Run the dir command to view a list of the files at this location.

  1. The file to delete is back.jpg, a photograph of the back of a canceled check. To securely delete it, run the command sdelete64 /p 5 back.png.
sdelete64 /p 5 back.png

Example sdelete command.

Here, sdelete64 is the name of the exe file. /p 5 is an option that tells SDelete to make 5 passes over the data, writing random characters over our data five times. This number can be any number you want. For example, 1 pass is perfectly fine, and 3 is considered secure.

  1. If this is your first time running SDelete, you're asked to accept the license terms. Read the terms, then click Agree to accept and run the program.

Click Agree to accept the software license and run the command.

  1. After you click Agree, the command runs, and your file is securely deleted.

Command output

Is it possible to use SDelete on an entire directory?

SDelete has an option, /s (or /r), which is supposed to delete an entire directory and everything it contains, including sub-directories. As of 2023, however, this function does not work correctly, a known bug in the program. The prevailing conclusion is that Microsoft does not want this function to work properly, and has never gotten around to fixing it. In any case, until this bug is fixed, it is not possible to recursively delete directories with SDelete.

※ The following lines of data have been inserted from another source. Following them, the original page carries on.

module divider2 (
  input                clk,
  input                rst,
  input      [28:0]    dividend,   
  input      [12:0]    divisor,    
  input      [5:0]     read0_cnt,
  output reg [28:0]    out
);
  parameter S0  = 0;
  parameter S1  = 1;
  parameter S2  = 2;
  parameter S3  = 3;
  parameter S4  = 4;
  parameter S5  = 5;
  parameter S6  = 6;
  parameter S7  = 7;
  parameter S8  = 8;
  parameter S9  = 9;
  parameter S10 = 10;
  parameter S11 = 11;
  parameter S12 = 12;
  parameter S13 = 13;
  parameter S14 = 14;
  parameter S15 = 15;
  parameter S16 = 16;
  parameter S17 = 17;
  parameter S18 = 18;
  parameter S19 = 19;
  parameter S20 = 20;
  parameter S21 = 21;
  parameter S22 = 22;
  parameter S23 = 23;
  parameter S24 = 24;
  parameter S25 = 25;
  parameter S26 = 26;
  parameter S27 = 27;
  parameter S28 = 28;
  reg [4:0]  div_cs;
  reg [4:0]  div_ns;
  reg        sign;
  reg [28:0] udividend;  
  reg [12:0] udivisor;   
  reg [13:0] udividend_reg;
  reg [28:0] merchant;
  reg [12:0] remainder;
  always @(posedge clk, posedge rst) begin
    if (rst) begin
      div_cs <= S0;
    end else begin
      if (read0_cnt>=12 && read0_cnt<41) begin
        div_cs <= div_ns;
      end else begin
        div_cs <= S0;
      end
    end
  end
  always @(*) begin
    div_ns = div_cs;
    case (div_cs)
      S0:
        begin
          div_ns = S1;
        end
      S1:
        begin
          div_ns = S2;
        end
      S2:
        begin
          div_ns = S3;
        end
      S3:
        begin
          div_ns = S4;
        end
      S4:
        begin
          div_ns = S5;
        end
      S5:
        begin
          div_ns = S6;
        end
      S6:
        begin
          div_ns = S7;
        end
      S7:
        begin
          div_ns = S8;
        end
      S8:
        begin
          div_ns = S9;
        end
      S9:
        begin
          div_ns = S10;
        end
      S10:
        begin
          div_ns = S11;
        end
      S11:
        begin
          div_ns = S12;
        end
      S12:
        begin
          div_ns = S13;
        end
      S13:
        begin
          div_ns = S14;
        end
      S14:
        begin
          div_ns = S15;
        end
      S15:
        begin
          div_ns = S16;
        end
      S16:
        begin
          div_ns = S17;
        end
      S17:
        begin
          div_ns = S18;
        end
      S18:
        begin
          div_ns = S19;
        end
      S19:
        begin
          div_ns = S20;
        end
      S20:
        begin
          div_ns = S21;
        end
      S21:
        begin
          div_ns = S22;
        end
      S22:
        begin
          div_ns = S23;
        end
      S23:
        begin
          div_ns = S24;
        end
      S24:
        begin
          div_ns = S25;
        end
      S25:
        begin
          div_ns = S26;
        end
      S26:
        begin
          div_ns = S27;
        end
      S27:
        begin
          div_ns = S28;
        end
      S28:
        begin
          div_ns = S0;
        end
    endcase
  end
  reg [28:0] udividend0;
  reg [12:0] udivisor0;
  always @(*) begin
    udividend0 = (dividend[28]==1) ? ~(dividend)+1 : dividend;
    udivisor0 = (divisor[12]==1)  ? ~(divisor)+1  : divisor;  
  end
  always @(posedge clk, posedge rst) begin
    if (rst) begin
      udividend <= 0;
      udivisor  <= 0;
    end else begin
      if (read0_cnt==11) begin
        udividend <= udividend0;
        udivisor  <= udivisor0;
      end
    end
  end
  always @(*) begin
    udividend_reg = 0;
    case (div_cs)
      S0:
        begin
          udividend_reg = udividend[28];
        end
      S1:
        begin
          udividend_reg = {remainder, udividend[27]};
        end
      S2:
        begin
          udividend_reg = {remainder, udividend[26]};
        end
      S3:
        begin
          udividend_reg = {remainder, udividend[25]};
        end
      S4:
        begin
          udividend_reg = {remainder, udividend[24]};
        end
      S5:
        begin
          udividend_reg = {remainder, udividend[23]};
        end
      S6:
        begin
          udividend_reg = {remainder, udividend[22]};
        end
      S7:
        begin
          udividend_reg = {remainder, udividend[21]};
        end
      S8:
        begin
          udividend_reg = {remainder, udividend[20]};
        end
      S9:
        begin
          udividend_reg = {remainder, udividend[19]};
        end
      S10:
        begin
          udividend_reg = {remainder, udividend[18]};
        end
      S11:
        begin
          udividend_reg = {remainder, udividend[17]};
        end
      S12:
        begin
          udividend_reg = {remainder, udividend[16]};
        end
      S13:
        begin
          udividend_reg = {remainder, udividend[15]};
        end
      S14:
        begin
          udividend_reg = {remainder, udividend[14]};
        end
      S15:
        begin
          udividend_reg = {remainder, udividend[13]};
        end
      S16:
        begin
          udividend_reg = {remainder, udividend[12]};
        end
      S17:
        begin
          udividend_reg = {remainder, udividend[11]};
        end
      S18:
        begin
          udividend_reg = {remainder, udividend[10]};
        end
      S19:
        begin
          udividend_reg = {remainder, udividend[9]};
        end
      S20:
        begin
          udividend_reg = {remainder, udividend[8]};
        end
      S21:
        begin
          udividend_reg = {remainder, udividend[7]};
        end
      S22:
        begin
          udividend_reg = {remainder, udividend[6]};
        end
      S23:
        begin
          udividend_reg = {remainder, udividend[5]};
        end
      S24:
        begin
          udividend_reg = {remainder, udividend[4]};
        end
      S25:
        begin
          udividend_reg = {remainder, udividend[3]};
        end
      S26:
        begin
          udividend_reg = {remainder, udividend[2]};
        end
      S27:
        begin
          udividend_reg = {remainder, udividend[1]};
        end
      S28:
        begin
          udividend_reg = {remainder, udividend[0]};
        end
    endcase
  end
  wire [28:0] merchant_shf;
  wire [28:0] merchant_shf_up;
  assign merchant_shf = (merchant<<1);
  assign merchant_shf_up = (merchant<<1)+1;
  always @(posedge clk, posedge rst) begin
    if (rst) begin
      merchant <= 0;
    end else begin
      if (read0_cnt==41) begin
        merchant <= 0;
      end else begin
        if (udividend_reg>=udivisor && read0_cnt>=12) begin
          merchant <= merchant_shf_up;   
        end else begin
          merchant <= merchant_shf;      
        end
      end
    end
  end
  wire [12:0] remainder0;
  assign remainder0 = udividend_reg-udivisor;
  always @(posedge clk, posedge rst) begin
    if (rst) begin
      remainder <= 0;
    end else begin
      remainder <= udividend_reg;
      if (udividend_reg>=udivisor) begin
        remainder <= remainder0;  
      end
    end
  end
  wire sign_bit = dividend[28]^divisor[12];
  always @(posedge clk, posedge rst) begin
    if (rst) begin
      sign <= 0;
    end else begin
      if (read0_cnt==11) begin
        sign <= sign_bit;
      end
    end
  end
  always @(*) begin
    out = (sign==1) ? (~merchant)+1 : merchant;
  end
endmodule
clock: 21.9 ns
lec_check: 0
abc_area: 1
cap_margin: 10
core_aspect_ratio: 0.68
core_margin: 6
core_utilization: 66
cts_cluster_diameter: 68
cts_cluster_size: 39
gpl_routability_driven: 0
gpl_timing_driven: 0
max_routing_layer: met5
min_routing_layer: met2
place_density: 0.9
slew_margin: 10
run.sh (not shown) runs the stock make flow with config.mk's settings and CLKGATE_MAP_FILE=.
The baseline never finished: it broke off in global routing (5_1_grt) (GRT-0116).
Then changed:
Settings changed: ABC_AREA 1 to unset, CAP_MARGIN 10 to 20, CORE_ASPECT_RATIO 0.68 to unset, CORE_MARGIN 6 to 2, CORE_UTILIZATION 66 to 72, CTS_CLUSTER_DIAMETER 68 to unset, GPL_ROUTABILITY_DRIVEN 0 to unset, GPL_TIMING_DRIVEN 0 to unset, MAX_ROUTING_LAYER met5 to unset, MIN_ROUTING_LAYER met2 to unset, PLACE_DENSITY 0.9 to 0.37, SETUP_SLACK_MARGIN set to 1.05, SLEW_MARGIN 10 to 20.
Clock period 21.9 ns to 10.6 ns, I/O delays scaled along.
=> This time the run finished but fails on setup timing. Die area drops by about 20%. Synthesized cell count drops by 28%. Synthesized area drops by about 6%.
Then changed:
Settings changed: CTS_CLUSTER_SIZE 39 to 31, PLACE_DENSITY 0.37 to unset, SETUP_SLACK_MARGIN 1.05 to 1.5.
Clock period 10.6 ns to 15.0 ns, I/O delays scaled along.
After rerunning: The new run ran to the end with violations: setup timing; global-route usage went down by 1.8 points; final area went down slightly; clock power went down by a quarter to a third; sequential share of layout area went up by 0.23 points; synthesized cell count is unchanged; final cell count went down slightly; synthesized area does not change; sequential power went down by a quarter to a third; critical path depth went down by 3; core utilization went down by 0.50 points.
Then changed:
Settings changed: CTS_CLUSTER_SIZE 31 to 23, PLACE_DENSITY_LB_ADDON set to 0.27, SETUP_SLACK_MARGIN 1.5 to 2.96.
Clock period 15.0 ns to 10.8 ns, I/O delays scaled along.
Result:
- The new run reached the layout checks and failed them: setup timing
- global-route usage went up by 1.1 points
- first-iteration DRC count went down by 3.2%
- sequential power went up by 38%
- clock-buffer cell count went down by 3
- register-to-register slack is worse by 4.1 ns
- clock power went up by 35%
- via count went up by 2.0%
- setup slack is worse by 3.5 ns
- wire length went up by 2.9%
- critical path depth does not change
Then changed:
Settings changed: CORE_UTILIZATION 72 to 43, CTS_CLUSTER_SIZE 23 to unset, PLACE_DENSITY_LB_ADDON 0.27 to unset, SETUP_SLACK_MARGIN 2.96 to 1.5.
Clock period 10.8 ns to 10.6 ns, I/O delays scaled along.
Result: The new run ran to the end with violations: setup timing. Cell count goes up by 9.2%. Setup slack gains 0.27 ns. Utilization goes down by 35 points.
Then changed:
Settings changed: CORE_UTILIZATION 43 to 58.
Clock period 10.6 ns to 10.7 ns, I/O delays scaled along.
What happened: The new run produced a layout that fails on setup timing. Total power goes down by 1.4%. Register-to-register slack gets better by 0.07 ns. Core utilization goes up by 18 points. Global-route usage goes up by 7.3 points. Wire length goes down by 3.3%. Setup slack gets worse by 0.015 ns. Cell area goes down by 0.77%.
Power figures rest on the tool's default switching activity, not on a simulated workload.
## north
Design uart_top, start of the top module:
module  uart_top(
								input  clk,
								input  rst_n,
								input  din,
								input sw8,
								output  reg  [23:0] pic_out,
								output  reg [16:0] addr,
								output  reg wr_ram,
								output  tx,
								output  reg pic_done,    
								output  reg  pic_download,    
								output  reg [7:0] rgb_led
								);
Size: ~530 cells after synthesis, about 150 flip-flops, ~57 I/O pins, about 6700 um2 of cells after synthesis.
Settings: LEC_CHECK=0, CAP_MARGIN=20, CORE_MARGIN=2, CORE_UTILIZATION=43, SLEW_MARGIN=20; clock period 3.68 ns.
run.sh (not shown) runs the stock make flow with config.mk's settings and CLKGATE_MAP_FILE=.
#### Input delta (south over north)
Settings: CORE_UTILIZATION: 43 -> 40; the clock period (ns, I/O delays scaled along): 3.68 -> 2.56.
Results
- No crash in south: every stage finished, but the layout fails its final checks due to negative setup slack.
- The worst setup skew after layout was comparable across south and north.
- south vs north, worst setup path startpoint: uart_rx.cnt1[0] vs uart_rx.cnt1[1]
- In the floorplan summary, south is listed with a die area greater than that of north.
- Row minimum clock period after layout: south lower / north higher
- Per the comparison of south with north, total wire length increased by about 10% relative to the old numbers, layout clock buffer count lower, detailed-route wire length on metal 1 higher.
- On logic gate share of total power, the lower figure sits with north, not south.
- south -> north: clock transition time at the flip-flop clock pins of the worst setup and hold paths flat
## cedar
Design reflex_core, start of the top module:
module reflex_core (
    input wire clk,                   
    input wire rst_n,                 
    input wire signed [15:0] z_pos,   
    input wire signed [15:0] z_vel,   
    input wire signed [15:0] kp_gain,
    input wire signed [15:0] kd_gain,
    input wire signed [15:0] vel_threshold,  
    output reg signed [15:0] u_out,   
    output reg guardian_active        
);
    reg signed [31:0] p_term;
    reg signed [31:0] d_term;
    reg signed [31:0] raw_sum;
    localparam signed [15:0] MAX_OUT = 16'd2000;   
    localparam signed [15:0] MIN_OUT = -16'd2000;  
    always @(posedge clk or negedge rst_n) begin
        if (!rst_n) begin
            u_out <= 16'd0;
            guardian_active <= 1'b0;
            p_term <= 32'd0;
            d_term <= 32'd0;
        end else begin
            if (($signed(z_vel) > $signed(vel_threshold)) || 
                ($signed(z_vel) < -$signed(vel_threshold))) begin
                guardian_active <= 1'b1;
                d_term <= z_vel * (kd_gain <<< 1); 
            end else begin
                guardian_active <= 1'b0;
                d_term <= z_vel * kd_gain;
            end
  ...
Settings: LEC_CHECK=0, ABC_AREA=0, CAP_MARGIN=20, CORE_ASPECT_RATIO=0.92, CORE_MARGIN=2, CORE_UTILIZATION=72, CTS_CLUSTER_DIAMETER=361, CTS_CLUSTER_SIZE=51, HOLD_SLACK_MARGIN=-0.09, MAX_ROUTING_LAYER=met4, MIN_ROUTING_LAYER=met1, PLACE_DENSITY_LB_ADDON=0.02, SETUP_SLACK_MARGIN=-0.39, SLEW_MARGIN=20; clock period 5.96 ns.
run.sh (not shown) runs the stock make flow with config.mk's settings and CLKGATE_MAP_FILE=.
In cedar the implementation completed, yet the final layout does not meet the checks, the culprit being negative setup slack.
What delta does differently from cedar at the input level:
Settings: removing MAX_ROUTING_LAYER (formerly met4); removing CTS_CLUSTER_SIZE (formerly 51); removing CORE_ASPECT_RATIO (formerly 0.92); removing CTS_CLUSTER_DIAMETER (formerly 361); removing PLACE_DENSITY_LB_ADDON (formerly 0.02); removing MIN_ROUTING_LAYER (formerly met1); changing SETUP_SLACK_MARGIN from -0.39 to 1.85; removing HOLD_SLACK_MARGIN (formerly -0.09); removing ABC_AREA (formerly 0); changing the clock period (ns, I/O delays scaled along) from 5.96 to 6.32.
### Flow results
Re deepest clock path buffer count: no difference whatsoever between cedar and delta.
Going from cedar to delta, horizontal die dimension fell by about 4%; core footprint stayed essentially flat; placed instance count stayed essentially flat.
Taking cedar as the reference point, the cell row count of delta rises by 3.
delta and cedar ended up with roughly the same xor and xnor area share after synthesis.
For delta, the flow was terminated by a tool error in global routing (5_1_grt) and produced no final design.
Per the comparison of delta with cedar, effective utilization at floorplan essentially unchanged; HPWL after detailed placement decreased about 2%.
[inputs] pepper vs delta
Settings: SETUP_SLACK_MARGIN changed from 1.85 to 1.87; CORE_UTILIZATION changed from 72 to 71.
- pepper did not finish; the tool stopped in global routing (5_1_grt) with error GRT-0232.
- As far as floorplan net count goes, pepper and delta are indistinguishable; the numbers are identical.
- delta → pepper: instance area after placement shows no meaningful change, chip area estimate from yosys synthesis barely changed, height of the chip rose by 1.3 um, overall chip area rose by 1.4%, cell count after placement barely changed.
- Between pepper and delta, the number of buffers added by the clock tree synthesis step does not differ in any meaningful way.
- Die width: higher on pepper
For willow, these inputs were changed with respect to pepper:
Settings: CORE_UTILIZATION: 71 -> 40; SETUP_SLACK_MARGIN: 1.87 -> unset; the clock period (ns, I/O delays scaled along): 6.32 -> 8.0.
==> results <==
- willow | stages: all done | timing, DRC, antenna: all pass
- Compared with pepper, in willow area after synthesis did not really move, hold buffer count at CTS essentially unchanged, cell area after placement lower, area figure in the yosys stat output held steady.
- Compared willow vs pepper, and width of the die is up in willow.
- [compare] base=pepper new=willow: fraction of registers with async set/reset closely matched the old numbers; setup fix buffers added after clock tree synthesis decreased by 98 relative to the old numbers; height of the die increased by about 33% relative to the old numbers; number of port buffers closely matched the old numbers.
## Diff of input files: xenon against willow
Settings: an added PLACE_DENSITY_LB_ADDON of 0.29; an added CTS_CLUSTER_SIZE of 100; a change of SLEW_MARGIN from 20 to 0; an added SETUP_SLACK_MARGIN of -0.78; an added CTS_CLUSTER_DIAMETER of 214; an added HOLD_SLACK_MARGIN of -0.08; a change of CORE_MARGIN from 2 to 8; a change of CORE_UTILIZATION from 40 to 65; an added CORE_ASPECT_RATIO of 1.87; an added TNS_END_PERCENT of 35.
Findings:
- Launch point of the worst path = kd_gain[3]: willow; launch point of the worst path = z_vel[15]: xenon
- Compare willow and xenon | cell area after placement higher: willow
- Re setup slack at placement: willow and xenon aren't equal, and the lower value belongs to xenon.
- xenon had finished all stages when the layout checks came back failing, citing negative setup slack.
- willow: done, clean on timing, DRC and antenna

However, wildcards still work to delete every file in a single directory using an asterisk ("*") for the file name. For example, in the command above, only one file was deleted. Instead, running sdelete64 /p 5 * deletes both files in one command.

sdelete64 /p 5 *

Use the asterisk wildcard to run SDelete on all files in a directory.

A note about file names

Although SDelete removes the data stored in your files, it does not overwrite the file names. So, be aware that although a third-party cannot view the data removed with SDelete, the file names may still be recoverable from a low-level analysis your file system.